Targeting Myeloid Checkpoint Molecules in Combination With Antibody Therapy: A Novel Anti-Cancer Strategy With IgA Antibodies?

Abstract

Immunotherapy with therapeutic antibodies has shown a lack of durable responses in some patients due to resistance mechanisms. Checkpoint molecules expressed by tumor cells have a deleterious impact on clinical responses to therapeutic antibodies. Myeloid checkpoints, which negatively regulate macrophage and neutrophil anti-tumor responses, are a novel type of checkpoint molecule. Myeloid checkpoint inhibition is currently being studied in combination with IgG-based immunotherapy. In contrast, the combination with IgA-based treatment has received minimal attention. IgA antibodies have been demonstrated to more effectively attract and activate neutrophils than their IgG counterparts. Therefore, myeloid checkpoint inhibition could be an interesting addition to IgA treatment and has the potential to significantly enhance IgA therapy.

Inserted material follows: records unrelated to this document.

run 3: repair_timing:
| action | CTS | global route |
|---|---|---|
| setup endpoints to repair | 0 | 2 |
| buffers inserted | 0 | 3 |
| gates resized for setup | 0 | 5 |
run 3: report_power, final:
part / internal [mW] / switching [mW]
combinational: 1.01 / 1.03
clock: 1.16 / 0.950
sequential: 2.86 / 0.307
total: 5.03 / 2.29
[config.mk]
export PLATFORM = sky130hd
export DESIGN_NAME = vic_irq_front
export DESIGN_NICKNAME = d
export VERILOG_FILES = /design/src/rtl/vic_irq_front.sv
export SDC_FILE = /design/constraint.sdc
export NUM_CORES = 1
export LEC_CHECK = 0
export CORE_ASPECT_RATIO = 1.25
export CORE_MARGIN = 4
export CORE_UTILIZATION = 42
export CTS_BUF_LIST = sky130_fd_sc_hd__clkbuf_8
export DETAILED_ROUTE_END_ITERATION = 7
export PLACE_DENSITY = 0.79
export SLEW_MARGIN = 30
export SYNTH_ARGS = -nofsm -noshare
export SYNTH_HDL_FRONTEND = slang
export SYNTH_SLANG_ARGS = --single-unit
[constraint.sdc]
create_clock -name clk -period 2.8 [get_ports clk]
set_input_delay 0.42 -clock clk [delete_from_list [all_inputs] [get_ports clk]]
set_output_delay 0.42 -clock clk [all_outputs]
set_load 0.03 [all_outputs]
[src/rtl/vic_irq_front.sv]
// vic_irq_front: interrupt front end for the vectored interrupt controller.
// Captures external lines, tracks pending / in-service state and presents one
// registered request plus source index to vic_ctrl.
// Build option: define VIC_IRQ_SYNC_EN to add a two-flop synchronizer on every
// i_ext bit (asynchronous pins). Without it i_ext must be synchronous to clk.
module vic_irq_front #(
  parameter int N_SRC = 31,
  parameter int IDX_W = 5
) (
  input  logic             clk,
  input  logic             rst,
  input  logic [N_SRC-1:0] i_ext,
  input  logic [N_SRC-1:0] i_enable,
  input  logic [N_SRC-1:0] i_edge_sel,
  output logic             o_irq_req,
  output logic [IDX_W-1:0] o_irq_idx,
  input  logic             i_irq_ack,
  input  logic             i_reti,
  output logic [N_SRC-1:0] o_pending,
  output logic [N_SRC-1:0] o_inservice
);

  logic [N_SRC-1:0] sync;
  logic [N_SRC-1:0] prev;
  logic [N_SRC-1:0] pending;
  logic [N_SRC-1:0] inservice;
  logic [N_SRC-1:0] edge_det;
  logic [N_SRC-1:0] ack_hot;
  logic [N_SRC-1:0] ins_low;
  logic [N_SRC-1:0] pend_nxt;
  logic [N_SRC-1:0] ins_nxt;
  logic [N_SRC-1:0] elig;
  logic             ack_ok;
  logic             enc_found;
  logic [IDX_W-1:0] enc_idx;

`ifdef VIC_IRQ_SYNC_EN
  logic [N_SRC-1:0] s1;
  logic [N_SRC-1:0] s2;

  // Two-flop synchronizer for asynchronous interrupt pins
  always_ff @(posedge clk) begin
    if (!rst) begin
      s1 <= '0;
      s2 <= '0;
    end else begin
      s1 <= i_ext;
      s2 <= s1;
    end
  end

  assign sync = s2;
`else
  assign sync = i_ext;
`endif

  assign edge_det = sync & ~prev;

  // An ack only counts while a request is actually being presented
  assign ack_ok  = i_irq_ack & o_irq_req;
  assign ack_hot = ack_ok ? (N_SRC'(1) << o_irq_idx) : '0;

  // One-hot of the lowest-index (highest-priority) in-service source
  assign ins_low = inservice & (~inservice + N_SRC'(1));

  // Pending/in-service next state: edge sticky until acked (new edge wins),
  // level follows input; reti clears first, then ack sets
  always_comb begin
    pend_nxt = (i_edge_sel & (edge_det | (pending & ~ack_hot))) | (~i_edge_sel & sync);
    ins_nxt  = (i_reti ? (inservice & ~ins_low) : inservice) | ack_hot;
  end

  // ins_low - 1 masks every index below the active in-service level;
  // with nothing in service it wraps to all-ones so every source qualifies
  assign elig = pending & i_enable & (ins_low - N_SRC'(1));

  // Fixed priority encoder: lowest eligible index wins
  always_comb begin
    enc_found = 1'b0;
    enc_idx   = '0;
    for (int unsigned i = 0; i < N_SRC; i++) begin
      if (elig[i] && !enc_found) begin
        enc_found = 1'b1;
        enc_idx   = IDX_W'(i);
      end
    end
  end

  // Registered state and request; ack forces the request low for a cycle
  always_ff @(posedge clk) begin
    if (!rst) begin
      prev      <= '0;
      pending   <= '0;
      inservice <= '0;
      o_irq_req <= 1'b0;
      o_irq_idx <= '0;
    end else begin
      prev      <= sync;
      pending   <= pend_nxt;
      inservice <= ins_nxt;
      if (i_irq_ack) begin
        o_irq_req <= 1'b0;
      end else begin
        o_irq_req <= enc_found;
        o_irq_idx <= enc_idx;
      end
    end
  end

  assign o_pending   = pending;
  assign o_inservice = inservice;

endmodule
==> metrics.md, run 1 <==
| Metric | Value |
|---|---|
| Post-CTS Resized | `0` |
| Slew Viols, Final | `0` |
| Total GRT Usage | `24.0%` |
| Origin of the critical flop-to-flop path | `o_inservice[3]` |
| Hold_buf cts | `0` |
| Worst hold path depth | `2` |
| CP endpoint kind | `register` |
| Ys async rst share | `0%` |
| Initial Util | `around 44%` |
| Htree depth | `3` |
| Unique masters post-synth | `63` |
| P_int | `approximately 2.4 mW` |
| Final hold vios | `0` |
| Nets@finish | `between 700 and 800` |
| Yosys reg bits | `slightly below 100` |
| First-pass DRT Iterations | `5` |
| Total grt overflow | `0` |
| GPL Wtd Cong | `between 0.9 and 1` |
| Reg clk slew, reported paths | `approximately 90 ps` |
| CP Data Arrival Time | `approximately 2900 ps` |
| Switching part of the total | `about a quarter` |
| Die height | `123 um` |
| Die width | `100 um` |
| Mean post-synth cell area | `8.72 um2` |
| Largest net degree at the start of global routing | `between 40 and 50` |
| Final Total Pwr | `approximately 3.3 mW` |
| Multi-input logic area | `between 2000 and 2500 um2` |
| Flop-to-flop setup slack | `between 100 and 150 ps` |
| Power per cell area | `approximately 500 nW/um2` |
| Worst skew pair latency | `about 370 ps` |
| Final std cells w/o fill | `between 800 and 900` |
| Max Cap Viol | `0` |
| I/O Buffers | `between 150 and 200` |
| Sequential share of power | `around 46%` |
| # diodes | `0` |
| DP Cell Count | `about 820` |
| Psw | `approximately 0.89 mW` |
| Fmax | `between 300 and 400 MHz` |
| Worst setup SP type | `register` |
| Worst reg2reg path depth | `9` |
| Min Tclk post-route | `around 2700 ps` |
| Worst hold-check path type | `reg2reg` |
| Synth Instances | `512` |
| Initial DRC count | `210` |
| Final period utilization | `between 90% and 100%` |
| Worst Max-Slew Pin Slew | `approximately 1000 ps` |
| Peak VDD IR | `slightly above 400 uV` |
| Fill count | `911` |
| Row count | `just over 40` |
| Net count of the mapped netlist | `approximately 610` |
| Leakage | `between 2 and 3 nW` |
| RSZ-0062 raised after global routing | `no` |
| Post CTS Setup Buffer Count | `0` |
| R2r endpoint | `o_irq_idx[0]` |
| Full die area | `12400 um2` |
| # DRC | `0` |
| Dpl hpwl | `approximately 12000 um` |
| Seq/Total Area, Yosys | `~44%` |
| Final instance area | `approximately 6600 um2` |
| Vias/cell | `between 5 and 6` |
| Max Buffers Root-to-Sink | `2` |
| CTS tree | `built` |
| Rel. slew slack | `a little over a third` |
| Worst path required time | `3020 ps` |
| Fraction of final layout cells sized beyond drive strength 1 | `around 8.1%` |
| CTS Root Cell | `clkbuf_8` |
| Core area | `a little over 10000 um2` |
| Commonest register cell after synthesis | `dfxtp_1` |
| Kind of critical path | `reg2reg` |
| HP Start | `prev[7]` |
| Register area | `just under 2000 um2` |
| Clock Skew | `approximately 6.6 ps` |
| Detailed-route via count | `4682` |
| Status | `finished clean` |
| CTS sink cnt | `99` |
| Dpl cell area | `6400 um2` |
| Initial antenna violation count | `0` |
| Final wirelength | `15100 um` |
| Hold Path Sink | `o_pending[7]` |
| EDFF count, synth | `0` |
| Combinational power share | `between 20% and 30%` |
| Clock share of power | `32.8%` |
| Worst Path Max Fanout | `5` |
| CTS buffer count | `9` |
| First-pass GRT wire length | `approximately 23000 um` |
| Final setup fails | `0` |
| YS warnings | `0` |
| Routed Antenna Nets | `0` |
| WL/cell | `~18 um` |
| Mapped cell area | `4460 um2` |
| Layout area overhead | `48.9%` |
| Vias in the first global route | `~4700` |
| I/O pin total | `between 150 and 200` |
==> cell usage in the layout, fill, tap and decap left out, drive strengths merged, types with 3 or more instances in the layout <==
cell type / instances
nand3: 14
a31oi: 6
nand2: 83
a211oi: 4
nor2: 25
and3: 3
nor3: 10
nor4: 5
nor4b: 5
inv: 7
o21a: 4
dfxtp: 99
a41o: 23
or3: 8
nand4: 3
o31ai: 7
clkbuf: 10
a22oi: 5
o41ai: 3
a21oi: 38
a21boi: 24
o21ai: 30
or4: 7
buf: 29
bufinv: 3
clkdlybuf4s50: 163
or2: 4
nor3b: 4
and2: 37
nand3b: 6
==> worst max-delay path by stage <==
stage,from,endpoint,slack [ps],cells past startpoint
global route,o_inservice[3],o_irq_idx[0],2,7
detailed placement,i_enable[2],o_irq_idx[0],-140,8
finish,o_inservice[3],o_irq_idx[0],110,9
global placement,i_enable[2],o_irq_idx[0],-60,8
floorplan,o_inservice[1],o_inservice[30],10,8
CTS,o_inservice[3],o_inservice[30],70,7
==> state kept, by name, indices dropped and copies added, names as in the netlist <==
signal and count:
o_pending 31, prev 31, o_irq_idx 5, o_irq_req 1, o_inservice 31
==> critical path: stages (launching register included) <==
cell	delay, ps
dfxtp_1	340
or4_1	630
buf_4	200
a211oi_1	390
nor3_1	160
buf_4	170
nand2_1	180
o211ai_1	150
o31ai_1	240
a21oi_1	100
==> per-layer routing <==
layer	GRT usage (%)	wire, um	part of all wire (%)
met3	3.61	956	6.3
met4	13.1	590	3.9
met2	42.0	7590	50
met5	0	0	0
met1	27.9	5970	40
==> logic make-up after synthesis <==
kind of cell,Yosys count,synth area share [%]
buffers and inverters,23,2.13
AO/OA/AOI/OAI,162,25.4
flip-flops,99,44.4
AND/OR/NAND/NOR,228,28.0
==> final cells by class <==
| class | count | area share, % |
|---|---|---|
| Clock inverter | 5 | 1.54 |
| Inverter | 6 | 0.339 |
| Timing Repair Buffer | 192 | 27.8 |
| Multi-Input combinational cell | 390 | 36.0 |
| Clock buffer | 10 | 2.07 |
| Tap cell | 129 | 2.43 |
| Sequential cell | 99 | 29.8 |
==> through the flow <==
step	hold WS [ps]	setup slack [ps]	utilization, %	TNS, ps
after floorplan	438	14.5	-	0
after global placement	445	-58.2	62.4	-80.0
after detailed placement	460	-138	62.4	-200
after CTS	487	71.6	64.7	0
after global routing	521	1.93	64.8	0
final	482	107	64.8	0
==> Yosys cell counts (all sizes together), types with 3 or more instances <==
cell type	instances	area share (%)
a41o	23	5.2
clkbuf	15	1.3
nor4	5	1.0
or4	7	1.2
or2	4	0.62
nor4b	5	1.3
and3	3	0.42
nor3b	4	0.67
or3	8	1.2
nand3	14	1.8
a21oi	38	4.3
o21a	4	0.67
a21boi	24	4.0
nand4	3	0.42
o21ai	30	3.4
nor2	25	2.1
o31ai	7	1.2
nand2	83	7.0
a22oi	5	0.84
nand3b	6	1.0
dfxtp	99	44
and2	37	5.2
inv	6	0.50
a31oi	6	0.84
nor3	10	1.2
o41ai	3	0.76
a211oi	4	0.67
==> power groups by stage <==
stage / logic (mW) / clock network [mW] / registers, mW
final: 0.708 / 1.09 / 1.53
after global routing: 0.758 / 1.16 / 1.54
after CTS: 0.708 / 1.11 / 1.53
after detailed placement: 0.705 / 0 / 1.56
after global placement: 0.698 / 0 / 1.56
after floorplan: 0.275 / 0 / 1.63
(Power assumes the default switching activity.)
==> run 2: changes to the inputs <==
Settings changed: CTS_CLUSTER_DIAMETER set to 120.
==> results of run 2 <==
Same layout as run 1: the final DEF is identical, and so are final timing and power.
==> variant 1 (config.mk and constraints of run 1) <==
The option `VIC_IRQ_SYNC_EN` is turned on by a define.
--- a/src/rtl/vic_irq_front.sv
+++ b/src/rtl/vic_irq_front.sv
@@ -4,4 +4,6 @@
 // Build option: define VIC_IRQ_SYNC_EN to add a two-flop synchronizer on every
 // i_ext bit (asynchronous pins). Without it i_ext must be synchronous to clk.
+`define VIC_IRQ_SYNC_EN
+
 module vic_irq_front #(
   parameter int N_SRC = 31,
Check against the original RTL: not equivalent (Yosys sat finds a counterexample within 4 cycles, from zero or initial values and one cycle with rst low).
==> variant 1 against run 1 <==
Clock power up 41%; worst setup slack better by 160 ps; sequential cell count increased by 62; count of clock-buffer cells in the layout increased by 9; wire length up 13%; design area increased by 25%; clock skew up 2.3 ps; die area up 33%; core utilization is 5.3 points lower; synthesized area is 36% higher; sequential power grew 58%; first-iteration DRC count grew 40%; critical path depth decreased by 2; total power up 36%; highest routed layer is now met5.
==> variant 1: results (changes against run 1) <==
| Metric | Value |
|---|---|
| Status | complete, no violations (unchanged) |
| Worst Setup EP | o_inservice[29] (was o_irq_idx[0]) |
| Vias in the first global route | 5347 (was 4660) |
| Worst R2R Setup Slack | 270 ps (was 110 ps) |
| Mapped Nets | 727 (was 609) |
| Hold crit path type | in2reg (was reg2reg) |
| Most frequent cells after synthesis | dfxtp_1 (161), and2_1 (97), nand2_1 (79), a21oi_1 (35), a21boi_0 (29) (was dfxtp_1 (99), nand2_1 (83), a21oi_1 (38), and2_1 (37)) |
| Ranking of synthesized cells by area | dfxtp_1 (53%), and2_1 (10%), nand2_1 (4.9%), a41o_1 (4.1%), a21boi_0 (3.6%) (was dfxtp_1 (44%), nand2_1 (7.0%), and2_1 (5.2%), a41o_1 (5.2%), a21oi_1 (4.3%)) |
| Placer Congestion | 0.924 (was 0.916) |
| Arr. time, crit path | 2870 ps (was 2910 ps) |
| Share of layout cells above drive strength 1 | 7.23% (was 8.12%) |
| Worst Reg2Reg Path Length in Cells | 7 (was 9) |
| Largest net degree at the start of global routing | 105 (was 46) |
| GRT Util Overall | 20.9% (was 24.0%) |
| Distinct cells, synth | 60 (was 63) |
| H-tree Lvls | 4 (was 3) |
| First-pass iteration count of the detailed router | 6 (was 5) |
| Fillers | 1235 (was 911) |
| Global-route wire length before repair | 26.4 mm (was 23.0 mm) |
| Fin Clk Skew | 8.89 ps (was 6.56 ps) |
| Initial antenna violation count | 1 (was 0) |
| Slowest-stage cell, CP | or4_4 (was or4_1) |
| Compound-Gate Fraction of Synth Area | 19.9% (was 25.4%) |
| Clk_lat worst skew | 460 ps (was 370 ps) |
| Worst hold path startpoint | rst (was prev[7]) |
| Max incr delay on CP | 590 ps (was 630 ps) |
| DR WL/cell | 17.2 um (was 18.2 um) |
| Vias per inst | 5.39 (was 5.63) |
| Slew @ Worst Pin | 929 ps (was 979 ps) |
| Register area share after synthesis | 53.2% (was 44.4%) |
| Leak | 3.34 nW (was 2.70 nW) |
| Detail Placement HPWL | 13.2 mm (was 12.0 mm) |
| Setup WS pre-CTS | -42.7 ps (was -138 ps) |
| Highest clock rate | 0.395 GHz (was 0.371 GHz) |
| Sw Pwr | 1.13 mW (was 0.889 mW) |
| CTS Buf Count | 17 (was 9) |
variant 1: cell count changes after synthesis, sizes merged, moves of 5 or more:
cell and delta:
or4 -5, clkbuf +8, o21ai -5, a21boi +7
and2 +60, a22oi -5, nand4 +6, nor4b -5
dfxtp +62
variant 1: worst register-to-register path: stages (launching register included):
cell	delay, ps
dfxtp_1	370
nor3_1	350
nand4_2	220
or4_4	590
or3_4	370
or3_1	310
a21oi_1	140
nor2_1	60
variant 1: cells by family (layout without fill, tap and decap cells):
kind of cell / count (synthesis) / after routing
buf+inv: 26 / 212
simple gates: 279 / 279
flops: 161 / 161
compound gates: 164 / 164
variant 1: metal layers:
layer	GRT usage, %	up-vias	routed length [um]
met5	0	-	8
met4	9.77	2	567
met3	7.70	43	1410
met2	35.6	201	8580
met1	23.1	2479	6530
li1	-	2615	-
variant 1: repair_timing:
action / 4_1_cts / 5_1_grt
resized for setup: 0 / 1
hold endpoints to repair: 0 / 0
setup endpoints to repair: 0 / 1
variant 1: worst min path at each step:
stage / end / cells past startpoint
after floorplan: s2[0] / 1
after global placement: s2[15] / 1
after detailed placement: s2[18] / 1
after CTS: o_irq_idx[2] / 2
after global routing: o_irq_idx[2] / 2
final: o_irq_idx[2] / 2
variant 1: layout make-up:
class	instances	area (um2)	share of cell area, %
clock buffers	19	262	3.14
clock inverters	12	95.1	1.14
inverters	3	11.3	0.135
multi-input cells	443	2750	33.1
flip-flops and latches	161	3220	38.7
well taps	175	219	2.63
repair buffers	178	1760	21.1
variant 1: through the flow:
step | cell area (um2) | hold WS, ps | util [%] | cells
2_1_floorplan | 6060 | 412 | - | 630
3_3_place_gp | 7950 | 413 | 56.8 | 960
3_5_place_dp | 7950 | 418 | 56.8 | 960
4_1_cts | 8310 | 322 | 59.4 | 991
5_1_grt | 8320 | 337 | 59.4 | 991
6_report | 8320 | 346 | 59.4 | 991
variant 1: power by group through the flow:
stage / Combinational, mW / Clock [mW] / Sequential [mW]
final: 0.567 / 1.54 / 2.41
after global routing: 0.611 / 1.67 / 2.42
after CTS: 0.565 / 1.57 / 2.41
after detailed placement: 0.562 / 0 / 2.47
after global placement: 0.551 / 0 / 2.46
after floorplan: 0.229 / 0 / 2.51
==> variant 2 (flow settings as in run 1) <==
Made on the original files. Put one more register stage on the output `o_irq_idx`, with the module's reset. The value now appears one clock later. The other outputs are not delayed to match.
--- a/src/rtl/vic_irq_front.sv
+++ b/src/rtl/vic_irq_front.sv
@@ -20,4 +20,6 @@
   output logic [N_SRC-1:0] o_inservice
 );
+
+  logic [IDX_W-1:0] o_irq_idx_s0;
 
   logic [N_SRC-1:0] sync;
@@ -59,5 +61,5 @@
   // An ack only counts while a request is actually being presented
   assign ack_ok  = i_irq_ack & o_irq_req;
-  assign ack_hot = ack_ok ? (N_SRC'(1) << o_irq_idx) : '0;
+  assign ack_hot = ack_ok ? (N_SRC'(1) << o_irq_idx_s0) : '0;
 
   // One-hot of the lowest-index (highest-priority) in-service source
@@ -94,5 +96,5 @@
       inservice <= '0;
       o_irq_req <= 1'b0;
-      o_irq_idx <= '0;
+      o_irq_idx_s0 <= '0;
     end else begin
       prev      <= sync;
@@ -103,5 +105,5 @@
       end else begin
         o_irq_req <= enc_found;
-        o_irq_idx <= enc_idx;
+        o_irq_idx_s0 <= enc_idx;
       end
     end
@@ -111,3 +113,11 @@
   assign o_inservice = inservice;
 
+  always_ff @(posedge clk) begin
+    if (!rst) begin
+      o_irq_idx <= '0;
+    end else begin
+      o_irq_idx <= o_irq_idx_s0;
+    end
+  end
+
 endmodule
Function: changed (Yosys sat finds a counterexample within 4 cycles, from zero or initial values and one cycle with rst low).
==> variant 2 against run 1 <==
Synthesized area is 4.9% higher; combinational power is 4.1% lower; worst setup slack improved by 130 ps; count of clock-buffer cells in the layout rose by 1; sequential cell count is 5 higher; design area increased by 1.8%; critical path type unchanged; wire length is 3.9% lower; critical path depth shrank 2; total power down 0.18%; largest power group unchanged.
==> variant 2: results (changes against run 1) <==
| Metric | Value |
|---|---|
| Status | complete, no violations (unchanged) |
| Placer Congestion | 0.931 (was 0.916) |
| Highest clock rate | 0.391 GHz (was 0.371 GHz) |
| Vias per inst | 5.58 (was 5.63) |
| Slowest-stage cell, CP | or4_4 (was or4_1) |
| Worst R2R Setup Slack | 240 ps (was 110 ps) |
| Distinct cells, synth | 50 (was 63) |
| Vias in the first global route | 4706 (was 4660) |
| Ranking of synthesized cells by area | dfxtp_1 (44%), a21boi_0 (8.0%), nand2_1 (5.7%), a41o_1 (5.3%), and2_1 (5.3%) (was dfxtp_1 (44%), nand2_1 (7.0%), and2_1 (5.2%), a41o_1 (5.2%), a21oi_1 (4.3%)) |
| Setup WS pre-CTS | 60.1 ps (was -138 ps) |
| Detail Placement HPWL | 11.3 mm (was 12.0 mm) |
| Slew margin rel. | 47.2% (was 34.7%) |
| Largest net degree at the start of global routing | 104 (was 46) |
| Leak | 2.76 nW (was 2.70 nW) |
| Compound-Gate Fraction of Synth Area | 26.4% (was 25.4%) |
| GRT Util Overall | 22.2% (was 24.0%) |
| Crit-path max FO | 7 (was 5) |
| Register area share after synthesis | 44.5% (was 44.4%) |
| Share of layout cells above drive strength 1 | 6.28% (was 8.12%) |
| Max incr delay on CP | 460 ps (was 630 ps) |
| Worst vdd ir | 0.287 mV (was 0.416 mV) |
| Hold crit path type | in2reg (was reg2reg) |
| Fin nets | 794 (was 795) |
| Final WL | 14.5 mm (was 15.1 mm) |
| Fin Clk Skew | 11.6 ps (was 6.56 ps) |
| Global-route wire length before repair | 22.9 mm (was 23.0 mm) |
| First-pass iteration count of the detailed router | 5 (unchanged) |
| Post-synthesis xor/xnor area fraction | 0% (unchanged) |
| Most frequent cells after synthesis | dfxtp_1 (104), nand2_1 (71), a21boi_0 (50), and2_1 (40), o21ai_0 (31) (was dfxtp_1 (99), nand2_1 (83), a21oi_1 (38), and2_1 (37)) |
| Detailed Route Iter0 Violations | 139 (was 210) |
variant 2: changes by cell type after synthesis, moves of 5 or more:
cell	run 1	this run
a21oi_1	38	19
nor2b_1	2	8
nand3_1	13	19
dfxtp_1	99	104
a21boi_0	24	50
o21ai_0	25	31
nand2_1	83	71
a21o_1	2	8
variant 2: cell type report:
type | instances | area [um2]
fill | 942 | 4010
multi-input combinational | 398 | 2510
clock buffer | 11 | 151
clock inverter | 4 | 68.8
sequential | 104 | 2080
timing repair buffer | 179 | 1760
inverter | 5 | 18.8
tap | 132 | 165
variant 2: worst max-delay path, delay by kind of cell (launching register included):
family             cells  cell delay [ps]
and+or+nand+nor        5             1650
AOI/OAI and AO/OA      2              400
DFF                    1              380
variant 2: timing repair:
item                       4_1_cts  5_1_grt
setup endpoints to repair        0        1
gates resized for setup          0        4
hold buffers                     0        0
variant 2: cell families (layout without fill, tap and decap cells):
logic type | after synthesis | after routing
buffers and inverters | 25 | 199
AOI/OAI and AO/OA | 172 | 172
DFF | 104 | 104
and+or+nand+nor | 226 | 226
variant 2: path summary, 6_finish.rpt:
path	from	to	cells after the start
worst min register to register	prev[23]	o_pending[23]	2
worst min-delay path	rst	o_irq_idx[0]	2
worst max-delay path	o_inservice[1]	o_inservice[30]	7
worst max register to register	o_inservice[1]	o_inservice[30]	7
variant 2: per-layer routing:
layer  up-vias  part of all wire (%)  GRT usage (%)  routed length (um)
met5         -                     0              0                   0
met2       147                    50           37.7                7240
met1      2183                    42           27.2                6040
met3        33                   5.7           3.60                 822
met4         0                   3.0           9.34                 430
li1       2287                     -              -                   -
variant 2: metrics by stage:
stage	power [mW]	instance area, um2	hold slack (ps)	instances	utilization (%)
floorplan	1.98	4680	438	527	-
global placement	2.30	6530	444	818	60.6
detailed placement	2.32	6530	453	818	60.6
CTS	3.34	6750	337	833	62.6
global route	3.46	6760	368	833	62.8
finish	3.33	6760	340	833	62.8
variant 2: power breakdown:
part	total, mW	switching (mW)	internal, mW	leakage (nW)
clock	1.04	0.495	0.543	0.117
combinational	0.679	0.336	0.343	1.79
sequential	1.61	0.0561	1.55	0.857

Keywords: CD47-SIRPalpha axis; IgA; antibodies; cancer immonotherapy; immune checkpoint; macrophages; myeloid checkpoints; neutrophils (PMNs).

Figure 1

An overview of putative immune checkpoints molecules regulating myeloid cell function in human tumor microenvironments (TME). Receptor-ligand interaction including the CD47-SIRPα axis, sialoglycans-Siglec axis and HLA1 (B2M)-LILRB 1/2 axis in the immune synapse between the myeloid cells, such as neutrophils and macrophages and the tumor cells. Src family kinases phosphorylate the ITIM upon binding of checkpoint molecules to their respective receptors. The following recruitment and activation of SHP-1 and SHP-2 suppresses the anti-tumor immune responses. Consequently, tumor cells are able to evade immune surveillance.

Figure 2

Regulation of CD47 expression in cancer cells. An overview of the mechanisms that cause CD47 overexpression in cancer. When the TNF receptor and the IL-1 receptor are activated by extracellular TNF-α and IL-1, NFκB is recruited and translocated to the nucleus, where it binds to a super-enhancer to promote CD47 expression. Extracellular IL-6 induces STAT3 signaling. Phosphorylated STAT3 complex and other transcription factors, including SNAI1, ZEB1, MYC, HIF-1, PKM2-β-catenin-BRG1-TCF4 complex enhance CD47 expression by directly binding to the CD47 promotor. Extracellular IFN-γ increased the CD47 expression, albeit the exact mechanism is unknown. Subsequently, at a post-transcription level, microRNAs could bind to the 3’ untranslated region of CD47 mRNA, causing translation to be disrupted.

Figure 3

IgG- and IgA-mediated activation of neutrophils. Neutrophils express various Fc receptors, the two most abundant of which, FcγRIIa and CD16b, are important in modulating activation upon IgG ligation. FcγRIIb is expressed nearly 9-fold greater than FcγRIIa. FcγRIIa is an activating receptor that binds to IgG in a 1:1 stoichiometry and signals via one ITAM motif. Downstream ITAM signaling activates effector functions such as ADCC. Moreover, neutrophils express FcγRIIb, which lacks an active intracellular signaling domain and functions as a scavenger receptor for IgG. IgA binds to FcαRI expressed on neutrophils, an activating Fc receptor in a 1:2 stoichiometry. A total of four ITAMs cause a strong activation of ADCC.

Figure 4

Regulation of neutrophil-mediated tumor cell death. The balance of pro-phagocytic and anti-phagocytic signals determines the fate of the tumor cell. Pro-phagocytic signals are elicited by Fc receptor engagement to IgA-opsonized tumor cells, resulting in Fc activation and phosphorylation of downstream ITAM tyrosines. Calreticulin is tethered to the cell surface by membrane glycans and interacts with lipoprotein receptor-related protein 1 (LRP1) receptor expressed on neutrophils. Likewise, SLAMF7 (CD319) binds to macrophage-1 antigen (MAC-1, α_Mβ₂), these interactions promote tumor cell killing by neutrophils. In contrast, overexpression of CD47 on tumor cells interact with SIRPα to inhibit neutrophil activation. Similarly, if expressed, the sialoglycans-Siglec axis, and HLA1 (B2M)-LILRB axis if expressed decrease immune responses, allowing tumor cells to evade immune surveillance.

Figure 5

Strategies for inhibiting myeloid checkpoints. 1) Genetic knock out of target genes involved in the inhibitory pathway. 2) Specific blocking of target checkpoint molecules with mAbs or soluble ligand-Fc fusion proteins to inhibit receptor binding and checkpoint axis activation. 3) Bispecific antibodies that target both TAA and checkpoint molecules simultaneously to avoid off-target side effects.4) Biologics that alter the structure of the target protein, preventing it from binding to the receptor, or that inhibit expression or block the target protein.